The municipality includes five urban areas or localities as defined by Statistics Sweden. These are Resarö, Rindö, Skarpö, Tynningö and Vaxholm. In 2010, Kullö was also considered an urban area, but it has now been redefined as part of the Vaxholm urban area.

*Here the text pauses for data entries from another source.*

This design comes from an exercise in tuning for small area and few clock cycles on the open sky130 flow, not from production work.
Only simulation tests tie the RTL to the original design; equivalence was not proved.
Power figures rest on the tool's default switching activity, not on a simulated workload.

==> flow/design.v <==
`default_nettype none
module cpu_top (
  input  logic        clk,
  input  logic        rst_n,
  output logic [15:0] inst_addr,
  input  logic [15:0] inst,
  output logic [15:0] dmem_addr,
  output logic [15:0] dmem_wdata,
  output logic        dmem_rd,
  output logic        dmem_wr,
  input  logic [15:0] dmem_rdata,
  output logic [15:0] pc,
  output logic        hlt
);
  logic [15:1]       pc_q;       
  logic [3:0]        ir_op;      
  logic [11:0]       ir_lo;
  logic [2:0]        flags_q;    
  logic              hlt_q;
  logic [15:1]       valid_q;    
  logic [15:1][15:0] regs;
  logic [3:0]  rd;
  logic [3:0]  rs;
  logic [3:0]  rt;
  logic [3:0]  rb;
  logic [15:0] a_val;
  logic [15:0] b_val;
  logic [15:1] sel_a;
  logic [15:1] sel_b;
  assign rd = ir_lo[11:8];
  assign rs = ir_lo[7:4];
  assign rt = ir_lo[3:0];
  assign rb = ir_op[3] ? rd : rt;
  always_comb begin
    for (int i = 1; i < 16; i++) begin
      sel_a[i] = valid_q[i] && (rs == 4'(i));
      sel_b[i] = valid_q[i] && (rb == 4'(i));
    end
    a_val = '0;
    b_val = '0;
    for (int i = 1; i < 16; i++) begin
      a_val = a_val | ({16{sel_a[i]}} & regs[i]);
      b_val = b_val | ({16{sel_b[i]}} & regs[i]);
    end
  end
  logic        is_sub;
  logic        is_mem;
  logic [15:0] add_x;
  logic [15:0] add_y;
  logic [15:0] sum;
  logic        ovf;
  logic [15:0] sat;
  assign is_sub = (ir_op == 4'b0001);
  assign is_mem = ir_op[3];
  assign add_x = is_mem ? {a_val[15:1], 1'b0} : a_val;
  assign add_y = is_mem ? {{11{rt[3]}}, rt, 1'b0} : (is_sub ? ~b_val : b_val);
  logic [15:0] add_p;
  logic [15:0] add_g;
  logic [15:0] grp_g;
  logic [15:0] grp_p;
  always_comb begin
    add_p = add_x ^ add_y;
    add_g = add_x & add_y;
    add_g[0] = add_g[0] | (add_p[0] & is_sub);
    grp_g = add_g;
    grp_p = add_p;
    for (int d = 1; d < 16; d = d * 2) begin
      for (int i = 2 * d - 1; i < 16; i = i + 2 * d) begin
        grp_g[i] = grp_g[i] | (grp_p[i] & grp_g[i - d]);
        grp_p[i] = grp_p[i] & grp_p[i - d];
      end
    end
    for (int d = 4; d >= 1; d = d / 2) begin
      for (int i = 3 * d - 1; i < 16; i = i + 2 * d) begin
        grp_g[i] = grp_g[i] | (grp_p[i] & grp_g[i - d]);
        grp_p[i] = grp_p[i] & grp_p[i - d];
      end
    end
  end
  assign sum = add_p ^ {grp_g[14:0], is_sub};
  assign ovf = (add_x[15] == add_y[15]) && (sum[15] != add_x[15]);
  assign sat = ovf ? {a_val[15], {15{!a_val[15]}}} : sum;
  logic [3:0]  shamt;
  logic [3:0]  rot_amt;
  logic [15:0] rot;
  logic [15:0] shl_keep;
  logic [15:0] sra_keep;
  logic [15:0] shf;
  assign shamt = rt;
  assign rot_amt = (ir_op[1:0] == 2'b00) ? 4'(-shamt) : shamt;
  always_comb begin
    rot = a_val;
    if (rot_amt[0]) rot = {rot[0], rot[15:1]};
    if (rot_amt[1]) rot = {rot[1:0], rot[15:2]};
    if (rot_amt[2]) rot = {rot[3:0], rot[15:4]};
    if (rot_amt[3]) rot = {rot[7:0], rot[15:8]};
    for (int i = 0; i < 16; i++) begin
      shl_keep[i] = (i >= shamt);
      sra_keep[i] = (i + shamt < 16);
    end
  end
  always_comb begin
    case (ir_op[1:0])
      2'b00:   shf = rot & shl_keep;
      2'b01:   shf = (rot & sra_keep) | ({16{a_val[15]}} & ~sra_keep);
      default: shf = rot;
    endcase
  end
  logic [15:0] res;
  logic [15:0] wdata;
  logic        we;
  logic [2:0]  flags_d;
  logic op_as;
  logic op_x;
  logic op_sh;
  logic op_llb;
  logic op_lhb;
  logic op_pcs;
  logic op_lw;
  assign op_as = (ir_op[3:1] == 3'b000);
  assign op_x = (ir_op == 4'b0010);
  assign op_sh = !ir_op[3] && ir_op[2];
  assign op_llb = (ir_op == 4'b1010);
  assign op_lhb = (ir_op == 4'b1011);
  assign op_pcs = (ir_op == 4'b1110);
  assign op_lw = (ir_op == 4'b1000);
  assign res = ({16{op_as}} & sat) | ({16{op_x}} & add_p) | ({16{op_sh}} & shf);
  assign wdata = res | ({16{op_lw}} & dmem_rdata) | ({16{op_pcs}} & {pc_q, 1'b0})
                 | ({16{op_llb}} & {b_val[15:8], ir_lo[7:0]})
                 | ({16{op_lhb}} & {ir_lo[7:0], b_val[7:0]});
  assign we = !ir_op[3] || ir_op == 4'b1000 || ir_op == 4'b1010 || ir_op == 4'b1011
              || ir_op == 4'b1110;
  always_comb begin
    flags_d = flags_q;
    if (!ir_op[3]) begin
      flags_d[2] = (res == '0);
      if (ir_op[2:1] == 2'b00) begin
        flags_d[1] = ovf;
        flags_d[0] = res[15];
      end
    end
  end
  function automatic logic cond_met(input logic [2:0] c, input logic [2:0] f);
    case (c)
      3'd0: cond_met = !f[2];
      3'd1: cond_met = f[2];
      3'd2: cond_met = !f[2] && !f[0];
      3'd3: cond_met = f[0];
      3'd4: cond_met = f[2] || !f[0];
      3'd5: cond_met = f[0] || f[2];
      3'd6: cond_met = f[1];
      default: cond_met = 1'b1;
    endcase
  endfunction
  logic br_taken;
  assign br_taken = (ir_op == 4'b1101) && cond_met(rd[3:1], flags_q);
  assign dmem_addr = sum;
  assign dmem_wdata = b_val;
  assign dmem_rd = (ir_op == 4'b1000);
  assign dmem_wr = (ir_op == 4'b1001);
  logic        f_b;
  logic        f_hlt;
  logic        f_jump;
  logic [8:0]  f_off;
  logic [15:1] pc_inc;
  logic [15:1] pc_tgt;
  logic [15:1] pc_d;
  assign f_b = (inst[15:12] == 4'b1100) && cond_met(inst[11:9], flags_d);
  assign f_hlt = (inst[15:12] == 4'b1111);
  assign f_off = f_hlt ? 9'h1ff : inst[8:0];
  assign f_jump = f_b || f_hlt;
  always_comb begin
    logic ci;
    logic ct;
    logic y;
    ci = 1'b1;
    ct = 1'b1;
    for (int i = 1; i < 16; i++) begin
      y = f_off[(i > 9) ? 8 : i - 1];
      pc_inc[i] = pc_q[i] ^ ci;
      ci = pc_q[i] & ci;
      pc_tgt[i] = pc_q[i] ^ y ^ ct;
      ct = (pc_q[i] & y) | (pc_q[i] & ct) | (y & ct);
    end
  end
  always_comb begin
    if (br_taken) pc_d = a_val[15:1];
    else if (f_jump) pc_d = pc_tgt;
    else pc_d = pc_inc;
  end
  assign inst_addr = {pc_q, 1'b0};
  assign pc = inst_addr;
  assign hlt = hlt_q;
  always_ff @(posedge clk or negedge rst_n) begin
    if (!rst_n) begin
      pc_q <= '0;
      ir_op <= 4'b1100;
      flags_q <= '0;
      hlt_q <= 1'b0;
      valid_q <= '0;
    end else begin
      pc_q <= pc_d;
      ir_op <= br_taken ? 4'b1100 : inst[15:12];
      flags_q <= flags_d;
      hlt_q <= hlt_q || (f_hlt && !br_taken);
      for (int i = 1; i < 16; i++) begin
        if (we && rd == 4'(i)) valid_q[i] <= 1'b1;
      end
    end
  end
  always_ff @(posedge clk) begin
    ir_lo <= inst[11:0];
  end
  for (genvar i = 1; i < 16; i++) begin : g_reg
    always_ff @(posedge clk) begin
      if (we && rd == 4'(i)) regs[i] <= wdata;
    end
  end
endmodule
`default_nettype wire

Other, less formally defined, places within the municipality include Karlsudd, Rindöby, Rindö smedja and Ytterby. Ytterby is known for its geology, and for the fact that no less than eight chemical elements were first discovered there.

==Demography==
===Income and Education===
The population in Vaxholm Municipality has the 8th highest median income per capita in Sweden. The share of highly educated persons, according to Statistics Sweden's definition: persons with post-secondary education that is three years or longer, is 36.4% (national average: 27.0%) and the 14th highest in the country.

===2022 by district===
This is a demographic table based on Vaxholm Municipality's electoral districts in the 2022 Swedish general election sourced from SVT's election platform, in turn taken from SCB official statistics.

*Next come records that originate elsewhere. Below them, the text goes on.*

Source: an optimization exercise on an open RTL-to-GDS flow (aim: small area and a short achievable clock period). Production flows keep margins and buffers that such runs may drop. Where RTL was checked, it was by simulation tests only, not by an equivalence proof against the original. Only the layout flow was run in runs 4 to 6; the RTL was not checked for function there.

==> flow/design.v <==
package adpll_cfg_pkg;
   localparam int FCWW = 26;
   localparam int INTW = 12;
   localparam int FRAW = 14;
   localparam int ACCW = 27;
   localparam int OTWW = 13;
   localparam int LW  = 5;
   localparam int MSW = 8;
   localparam int L_MAX  = 12;
   localparam int L_MIN  = -13;
   localparam int MS_MAX = 127;
   localparam int MS_MIN = -128;
   localparam int OTW_SHIFT = 7;
   localparam int TCW       = 9;
   localparam int T_TDC_PU  = 16;
   localparam int T_INJ_PU  = 48;
   localparam int T_PU_DONE = 112;
   localparam int T_CH_LOCK = 480;
   localparam int LCW           = 5;
   localparam int LOCK_N_FINE   = 15;
   localparam int LOCK_N_COARSE = 8;
endpackage
package adpll_types_pkg;
   typedef enum logic [1:0] {
      MODE_PD   = 2'd0,
      MODE_TEST = 2'd1,
      MODE_RX   = 2'd2,
      MODE_TX   = 2'd3
   } adpll_mode_e;
   typedef enum logic [2:0] {
      ST_IDLE = 3'd0,
      ST_PU   = 3'd1,
      ST_CL   = 3'd2,
      ST_CM   = 3'd3,
      ST_CS   = 3'd4
   } acq_state_e;
   typedef struct packed {
      logic [3:0] alpha;
      logic [3:0] beta;
      logic [2:0] lambda;
      logic [1:0] iir_n;
      logic       en_integral;
   } filt_cfg_s;
   typedef struct packed {
      logic [3:0] alpha_s;
      logic [2:0] lambda;
      logic [1:0] iir_n;
   } coef_set_s;
   typedef struct packed {
      logic [3:0] alpha_l;
      logic [3:0] alpha_m;
      logic [3:0] beta;
      coef_set_s  rx;
      coef_set_s  tx;
   } coef_regs_s;
   typedef struct packed {
      logic signed [4:0]  l;
      logic signed [7:0] m;
      logic signed [7:0] s;
   } bank_words_s;
   typedef struct packed {
      logic dco_pd;
      logic tdc_pd;
      logic tdc_pd_inj;
   } pwr_ctrl_s;
   typedef struct packed {
      bank_words_s words;
      pwr_ctrl_s   pd;
   } test_ctrl_s;
endpackage
module lf_add #(
   parameter int W    = 27,
   parameter int ARCH = 0
) (
   input  logic [W-1:0] a,
   input  logic [W-1:0] b,
   input  logic         ci,
   output logic [W-1:0] s,
   output logic [W:0]   c       
);
   localparam int LG = (W > 16) ? 5 : (W > 8) ? 4 : (W > 4) ? 3 : (W > 2) ? 2 : 1;
   logic [W-1:0] g, p;
   assign g = a & b;
   assign p = a ^ b;
   if (ARCH == 0) begin : g_tool
      logic [W:0] sum;
      assign sum = {1'b0, a} + {1'b0, b} + {{W{1'b0}}, ci};
      assign s   = sum[W-1:0];
      assign c   = {sum[W], sum[W-1:0] ^ a ^ b};
   end else if (ARCH == 1) begin : g_rca
      assign c[0] = ci;
      for (genvar i = 0; i < W; i++) begin : g_bit
         assign c[i+1] = g[i] | (p[i] & c[i]);
      end
      assign s = p ^ c[W-1:0];
   end else begin : g_pre
      logic [W-1:0] gg [0:2*LG];
      logic [W-1:0] pp [0:2*LG];
      assign gg[0] = {g[W-1:1], g[0] | (p[0] & ci)};
      assign pp[0] = p;
      if (ARCH == 2) begin : g_bk
         for (genvar l = 0; l < LG; l++) begin : g_up
            for (genvar i = 0; i < W; i++) begin : g_bit
               if ((i % (2 << l)) == (2 << l) - 1) begin : g_n
                  assign gg[l+1][i] = gg[l][i] | (pp[l][i] & gg[l][i-(1<<l)]);
                  assign pp[l+1][i] = pp[l][i] & pp[l][i-(1<<l)];
               end else begin : g_w
                  assign gg[l+1][i] = gg[l][i];
                  assign pp[l+1][i] = pp[l][i];
               end
            end
         end
         for (genvar k = 0; k < LG; k++) begin : g_dn
            localparam int L = LG - 1 - k;    
            for (genvar i = 0; i < W; i++) begin : g_bit
               if (i >= (3 << L) - 1 && ((i - ((3 << L) - 1)) % (2 << L)) == 0 && L < LG - 1) begin : g_n
                  assign gg[LG+k+1][i] = gg[LG+k][i] | (pp[LG+k][i] & gg[LG+k][i-(1<<L)]);
                  assign pp[LG+k+1][i] = pp[LG+k][i] & pp[LG+k][i-(1<<L)];
               end else begin : g_w
                  assign gg[LG+k+1][i] = gg[LG+k][i];
                  assign pp[LG+k+1][i] = pp[LG+k][i];
               end
            end
         end
      end else begin : g_sk
         for (genvar l = 0; l < LG; l++) begin : g_lv
            for (genvar i = 0; i < W; i++) begin : g_bit
               if ((i >> l) & 1) begin : g_n
                  assign gg[l+1][i] = gg[l][i] | (pp[l][i] & gg[l][((i >> l) << l) - 1]);
                  assign pp[l+1][i] = pp[l][i] & pp[l][((i >> l) << l) - 1];
               end else begin : g_w
                  assign gg[l+1][i] = gg[l][i];
                  assign pp[l+1][i] = pp[l][i];
               end
            end
         end
         for (genvar k = LG; k < 2*LG; k++) begin : g_pad
            assign gg[k+1] = gg[k];
            assign pp[k+1] = pp[k];
         end
      end
      assign c = {gg[2*LG], ci};
      assign s = p ^ c[W-1:0];
   end
endmodule
module loop_filter #(
   parameter int A_ACC = 0,
   parameter int A_R   = 0,
   parameter int A_IIR = 0,
   parameter int A_INT = 0,
   parameter int A_NTW = 0
) (
   input  logic                                     clk,
   input  logic                                     rst_accum_all,
   input  logic                                     accum_clr,
   input  logic [adpll_cfg_pkg::FCWW-1:0]           fcw,
   input  logic [adpll_cfg_pkg::INTW-1:0]           tdc_word,
   input  adpll_types_pkg::filt_cfg_s               filt,
   output logic signed [adpll_cfg_pkg::OTWW-1:0]    otw_round
);
   localparam int N = adpll_cfg_pkg::ACCW;
   function automatic logic [19:0] sh20(input logic [26:0] x, input logic [3:0] s);
      logic [26:0] a8;
      logic [22:0] a4;
      logic [20:0] a2;
      logic [19:0] a1;
      for (int i = 0; i < 27; i++) a8[i] = s[3] ? x[(i+8 > 26) ? 26 : i+8] : x[i];
      for (int i = 0; i < 23; i++) a4[i] = s[2] ? a8[i+4] : a8[i];
      for (int i = 0; i < 21; i++) a2[i] = s[1] ? a4[i+2] : a4[i];
      for (int i = 0; i < 20; i++) a1[i] = s[0] ? a2[i+1] : a2[i];
      sh20 = a1;
   endfunction
   logic                  clr;
   logic signed [N-1:0]   acc_d, acc_q;
   logic signed [N-1:0]   iir_q [1:3];
   logic signed [N-1:0]   iir_d [0:3];
   logic signed [N-1:0]   tap;
   logic signed [N-1:0]   integ_d, integ_q;
   assign clr = rst_accum_all | accum_clr;
   logic [12:0] hs, hc;
   logic [12:0] hx, hy;
   assign hx = {1'b0, fcw[25:14]};
   assign hy = ~{1'b0, tdc_word};
   assign hs = acc_q[26:14] ^ hx ^ hy;
   assign hc = (acc_q[26:14] & hx) | (acc_q[26:14] & hy) | (hx & hy);
   logic [N:0] acc_c;
   lf_add #(.W(N), .ARCH(A_ACC)) u_acc (
      .a({hs, acc_q[13:0]}), .b({hc[11:0], 1'b1, fcw[13:0]}), .ci(1'b0),
      .s(acc_d), .c(acc_c)
   );
   assign iir_d[0] = acc_d;
   for (genvar k = 1; k <= 3; k++) begin : g_iir
      logic signed [N-1:0] ysh, xsh, r;
      logic [N:0] rc, ic;
      assign ysh = iir_q[k] >>> filt.lambda;
      assign xsh = iir_d[k-1] >>> filt.lambda;
      logic [N-1:0] cs_s, cs_c;
      assign cs_s = xsh ^ iir_q[k] ^ ~ysh;
      assign cs_c = (xsh & iir_q[k]) | (xsh & ~ysh) | (iir_q[k] & ~ysh);
      assign r  = '0;
      assign rc = '0;
      lf_add #(.W(N), .ARCH(A_IIR)) u_i (
         .a(cs_s), .b({cs_c[N-2:0], 1'b1}), .ci(1'b0), .s(iir_d[k]), .c(ic)
      );
   end
   always_comb begin
      case (filt.iir_n)
         2'd0:    tap = iir_d[0];
         2'd1:    tap = iir_d[1];
         2'd2:    tap = iir_d[2];
         default: tap = iir_d[3];
      endcase
   end
   logic [N:0] int_c;
   logic [N-1:0] tap_g;
   assign tap_g = filt.en_integral ? tap : '0;
   lf_add #(.W(N), .ARCH(A_INT)) u_int (
      .a(tap_g), .b(integ_q), .ci(1'b0), .s(integ_d), .c(int_c)
   );
   always_ff @(posedge clk) begin
      if (clr) begin
         acc_q    <= '0;
         iir_q[1] <= '0;
         iir_q[2] <= '0;
         iir_q[3] <= '0;
         integ_q  <= '0;
      end else begin
         acc_q    <= acc_d;
         iir_q[1] <= iir_d[1];
         iir_q[2] <= iir_d[2];
         iir_q[3] <= iir_d[3];
         integ_q  <= integ_d;
      end
   end
   logic [19:0] pa, pb, ps, pc, ntw;
   logic [20:0] ntw_c;
   assign pa  = sh20(tap, filt.alpha);
   assign pb  = filt.en_integral ? sh20(integ_d, filt.beta) : 20'd0;
   assign ps  = pa ^ pb ^ 20'd64;
   assign pc  = (pa & pb) | ((pa | pb) & 20'd64);
   lf_add #(.W(20), .ARCH(A_NTW)) u_ntw (
      .a(ps), .b({pc[18:0], 1'b0}), .ci(1'b0), .s(ntw), .c(ntw_c)
   );
   assign otw_round = ntw[19:7];
endmodule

In total there were 11,987 residents, including 9,096 Swedish citizens of voting age. 41.6% voted for the left coalition and 57.4% for the right coalition. Indicators are in percentage points except population totals and income.

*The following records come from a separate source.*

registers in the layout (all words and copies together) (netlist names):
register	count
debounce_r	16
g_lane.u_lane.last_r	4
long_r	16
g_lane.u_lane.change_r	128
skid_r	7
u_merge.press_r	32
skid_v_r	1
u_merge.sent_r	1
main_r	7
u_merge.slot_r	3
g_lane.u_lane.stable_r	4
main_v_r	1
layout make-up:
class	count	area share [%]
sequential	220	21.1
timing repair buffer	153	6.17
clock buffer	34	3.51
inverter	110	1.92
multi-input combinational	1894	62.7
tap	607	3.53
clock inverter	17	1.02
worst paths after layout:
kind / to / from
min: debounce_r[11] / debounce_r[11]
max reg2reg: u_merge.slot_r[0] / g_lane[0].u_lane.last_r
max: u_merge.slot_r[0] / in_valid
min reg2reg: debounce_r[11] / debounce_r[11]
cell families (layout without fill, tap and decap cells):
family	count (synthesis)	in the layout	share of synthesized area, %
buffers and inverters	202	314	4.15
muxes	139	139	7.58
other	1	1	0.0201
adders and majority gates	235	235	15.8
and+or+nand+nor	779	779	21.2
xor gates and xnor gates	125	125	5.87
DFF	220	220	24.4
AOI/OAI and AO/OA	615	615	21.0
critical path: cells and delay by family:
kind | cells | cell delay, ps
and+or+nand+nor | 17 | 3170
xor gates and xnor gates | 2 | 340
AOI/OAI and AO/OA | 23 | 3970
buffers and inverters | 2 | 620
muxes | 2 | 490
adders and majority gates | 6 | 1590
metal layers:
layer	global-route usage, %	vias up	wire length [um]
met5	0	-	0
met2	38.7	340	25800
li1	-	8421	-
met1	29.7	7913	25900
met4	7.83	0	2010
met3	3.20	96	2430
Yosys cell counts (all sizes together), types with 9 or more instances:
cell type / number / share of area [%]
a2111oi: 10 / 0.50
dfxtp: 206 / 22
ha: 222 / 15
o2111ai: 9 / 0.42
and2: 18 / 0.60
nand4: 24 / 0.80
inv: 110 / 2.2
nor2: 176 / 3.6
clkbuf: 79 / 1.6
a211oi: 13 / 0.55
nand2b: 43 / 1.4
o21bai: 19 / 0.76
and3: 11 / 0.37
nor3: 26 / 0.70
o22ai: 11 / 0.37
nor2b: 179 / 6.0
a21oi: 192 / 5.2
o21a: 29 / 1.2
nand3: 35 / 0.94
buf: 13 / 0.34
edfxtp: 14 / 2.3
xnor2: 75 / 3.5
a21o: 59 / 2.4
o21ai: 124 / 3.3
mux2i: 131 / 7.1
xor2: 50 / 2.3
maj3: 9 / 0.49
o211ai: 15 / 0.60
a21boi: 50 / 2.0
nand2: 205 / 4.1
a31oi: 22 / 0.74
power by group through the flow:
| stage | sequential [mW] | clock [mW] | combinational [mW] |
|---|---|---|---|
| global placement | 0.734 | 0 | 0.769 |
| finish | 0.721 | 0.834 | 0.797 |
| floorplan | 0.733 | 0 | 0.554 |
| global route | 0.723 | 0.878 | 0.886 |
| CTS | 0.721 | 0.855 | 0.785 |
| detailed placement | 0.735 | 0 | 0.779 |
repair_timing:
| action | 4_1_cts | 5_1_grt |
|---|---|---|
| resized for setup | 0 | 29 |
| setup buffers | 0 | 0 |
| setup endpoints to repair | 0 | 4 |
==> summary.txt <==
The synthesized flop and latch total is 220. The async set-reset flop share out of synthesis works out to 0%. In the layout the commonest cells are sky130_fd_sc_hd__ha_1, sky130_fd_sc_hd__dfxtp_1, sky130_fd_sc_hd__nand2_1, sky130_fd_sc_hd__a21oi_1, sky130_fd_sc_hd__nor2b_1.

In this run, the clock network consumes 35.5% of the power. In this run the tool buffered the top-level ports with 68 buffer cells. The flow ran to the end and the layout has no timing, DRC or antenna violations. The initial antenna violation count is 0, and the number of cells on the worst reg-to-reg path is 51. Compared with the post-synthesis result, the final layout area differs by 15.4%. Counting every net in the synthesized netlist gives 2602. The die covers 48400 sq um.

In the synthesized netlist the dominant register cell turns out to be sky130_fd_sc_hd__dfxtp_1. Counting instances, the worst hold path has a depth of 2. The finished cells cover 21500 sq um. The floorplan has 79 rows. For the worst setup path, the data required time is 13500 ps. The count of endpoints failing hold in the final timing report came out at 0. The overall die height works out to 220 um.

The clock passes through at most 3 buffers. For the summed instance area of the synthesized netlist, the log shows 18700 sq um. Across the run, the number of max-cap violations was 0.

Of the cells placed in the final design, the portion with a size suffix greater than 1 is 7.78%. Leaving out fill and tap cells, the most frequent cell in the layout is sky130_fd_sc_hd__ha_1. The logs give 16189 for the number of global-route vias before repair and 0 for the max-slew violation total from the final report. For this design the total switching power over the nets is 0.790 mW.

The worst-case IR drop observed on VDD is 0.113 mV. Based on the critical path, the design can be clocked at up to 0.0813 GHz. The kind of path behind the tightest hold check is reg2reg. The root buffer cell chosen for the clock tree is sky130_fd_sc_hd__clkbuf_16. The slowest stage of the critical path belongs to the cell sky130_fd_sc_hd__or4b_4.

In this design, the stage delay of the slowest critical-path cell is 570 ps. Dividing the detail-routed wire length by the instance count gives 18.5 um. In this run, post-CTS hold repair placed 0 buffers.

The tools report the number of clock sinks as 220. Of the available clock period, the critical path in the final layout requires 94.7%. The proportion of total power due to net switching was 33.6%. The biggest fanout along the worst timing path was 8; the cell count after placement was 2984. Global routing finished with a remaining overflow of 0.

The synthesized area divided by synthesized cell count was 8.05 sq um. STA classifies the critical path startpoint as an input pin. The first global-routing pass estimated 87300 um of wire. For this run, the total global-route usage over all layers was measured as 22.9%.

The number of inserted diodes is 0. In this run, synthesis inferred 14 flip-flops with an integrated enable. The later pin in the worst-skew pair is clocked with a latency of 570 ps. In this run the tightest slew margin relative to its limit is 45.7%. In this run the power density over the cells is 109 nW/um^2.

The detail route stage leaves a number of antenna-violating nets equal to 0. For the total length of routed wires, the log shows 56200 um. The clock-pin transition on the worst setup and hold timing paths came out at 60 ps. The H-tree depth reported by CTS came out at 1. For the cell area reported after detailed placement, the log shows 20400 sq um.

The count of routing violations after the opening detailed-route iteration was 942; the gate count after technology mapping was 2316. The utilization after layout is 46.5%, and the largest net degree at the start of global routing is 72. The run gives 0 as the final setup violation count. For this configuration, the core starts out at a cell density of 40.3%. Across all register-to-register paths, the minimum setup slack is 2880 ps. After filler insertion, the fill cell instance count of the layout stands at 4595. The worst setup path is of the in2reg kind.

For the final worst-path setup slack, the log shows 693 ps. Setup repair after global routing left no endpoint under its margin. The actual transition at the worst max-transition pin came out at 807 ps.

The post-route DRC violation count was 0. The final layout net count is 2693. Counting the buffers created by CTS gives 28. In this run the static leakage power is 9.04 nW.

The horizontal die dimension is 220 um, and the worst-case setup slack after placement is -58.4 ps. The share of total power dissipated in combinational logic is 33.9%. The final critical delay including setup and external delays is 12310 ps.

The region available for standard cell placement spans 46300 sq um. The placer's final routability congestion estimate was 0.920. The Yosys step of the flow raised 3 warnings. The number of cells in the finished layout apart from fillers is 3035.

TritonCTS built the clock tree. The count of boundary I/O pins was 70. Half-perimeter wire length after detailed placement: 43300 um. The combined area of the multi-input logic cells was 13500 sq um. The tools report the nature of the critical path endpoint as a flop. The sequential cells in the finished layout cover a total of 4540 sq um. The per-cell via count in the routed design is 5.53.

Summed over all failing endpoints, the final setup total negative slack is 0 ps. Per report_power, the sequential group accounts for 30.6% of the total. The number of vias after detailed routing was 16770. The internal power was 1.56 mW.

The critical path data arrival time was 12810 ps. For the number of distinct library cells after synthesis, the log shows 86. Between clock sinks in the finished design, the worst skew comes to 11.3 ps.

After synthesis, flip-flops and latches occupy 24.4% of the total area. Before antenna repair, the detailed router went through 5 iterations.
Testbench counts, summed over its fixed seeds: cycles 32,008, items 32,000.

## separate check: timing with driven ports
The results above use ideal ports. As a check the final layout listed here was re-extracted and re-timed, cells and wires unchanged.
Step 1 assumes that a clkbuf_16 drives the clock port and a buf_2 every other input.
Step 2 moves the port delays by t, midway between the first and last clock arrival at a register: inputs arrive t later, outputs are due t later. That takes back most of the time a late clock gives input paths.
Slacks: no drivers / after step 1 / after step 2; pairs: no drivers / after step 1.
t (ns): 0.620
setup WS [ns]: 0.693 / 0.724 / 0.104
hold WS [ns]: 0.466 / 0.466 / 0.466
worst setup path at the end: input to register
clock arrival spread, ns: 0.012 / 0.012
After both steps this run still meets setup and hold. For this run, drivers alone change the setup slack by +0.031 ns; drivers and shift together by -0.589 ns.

| Location | Residents | Citizen adults | Left vote | Right vote | Employed | Swedish parents | Foreign heritage | Income SEK | Degree |
|  |  | % | % |  |  |  |  |  |
| Vaxholm M | 1,866 | 1,546 | 47.0 | 52.4 | 80 | 86 | 14 | 28,403 | 53 |
| Vaxholm NO | 1,688 | 1,207 | 35.5 | 63.5 | 87 | 91 | 9 | 42,532 | 66 |
| Vaxholm N | 2,676 | 1,770 | 41.2 | 57.9 | 87 | 90 | 10 | 40,997 | 66 |
| Vaxholm SO | 1,642 | 1,430 | 39.5 | 59.6 | 82 | 88 | 12 | 27,646 | 55 |
| Vaxholm V | 2,249 | 1,629 | 46.4 | 52.8 | 83 | 77 | 23 | 28,973 | 49 |
| Vaxholm Ö | 1,866 | 1,514 | 38.4 | 60.3 | 83 | 88 | 12 | 31,845 | 53 |
Source: SVT

===Residents with a foreign background===
On 31 December 2017 the number of people with a foreign background (persons born outside of Sweden or with two parents born outside of Sweden) was 1 599, or 13.52% of the population (11 831 on 31 December 2017). On 31 December 2002 the number of residents with a foreign background was (per the same definition) 1 044, or 10.84% of the population (9 631 on 31 December 2002). On 31 December 2017 there were 11 831 residents in Vaxholm, of which 1 285 people (10.86%) were born in a country other than Sweden. Divided by country in the table below - the Nordic countries as well as the 12 most common countries of birth outside of Sweden for Swedish residents have been included, with other countries of birth bundled together by continent by Statistics Sweden.

Country of birth
31 December 2017
| 1 | Sweden | 10,546 |
| 2 | European Union: Other countries | 239 |
| 3 | Finland | 186 |
| 4 | Asia: Other countries | 153 |
| 5 | Europe outside of the EU: other countries | 82 |
| 6 | South America | 81 |
| 7 | Poland | 67 |
| 8 | North America | 60 |
| 9 | Norway | 53 |
| 10 | Africa: Other countries | 46 |
| 11 | Thailand | 42 |
| 12 | Germany | 41 |
| 13 | Syria | 38 |
| 14 | Iran | 32 |
| 15 | Eritrea | 25 |
| 16 | Bosnia and Herzegovina | 22 |
| 17 | Afghanistan | 20 |
| 18 | Denmark | 19 |
| 19 | Oceania | 14 |
| 20 | Iraq | 13 |
| 20 | Turkey | 13 |
| 22 | Somalia | 12 |
| 23 | Soviet Union | 11 |
| 24 | Iceland | 8 |
| 25 | Yugoslavia/ Yugoslavia SFR Yugoslavia/ Serbia and Montenegro | 7 |
| 26 | Unknown country of birth | 1 |

==Economy==
The municipality has a significant amount of tourism. Ships transporting passengers between the islands began running on a daily basis in the 1850s. Today, many of islands (among them the main island Vaxholm) can also be reached by bridges from the mainland. The tourist boats depart from Stockholm's Slussen.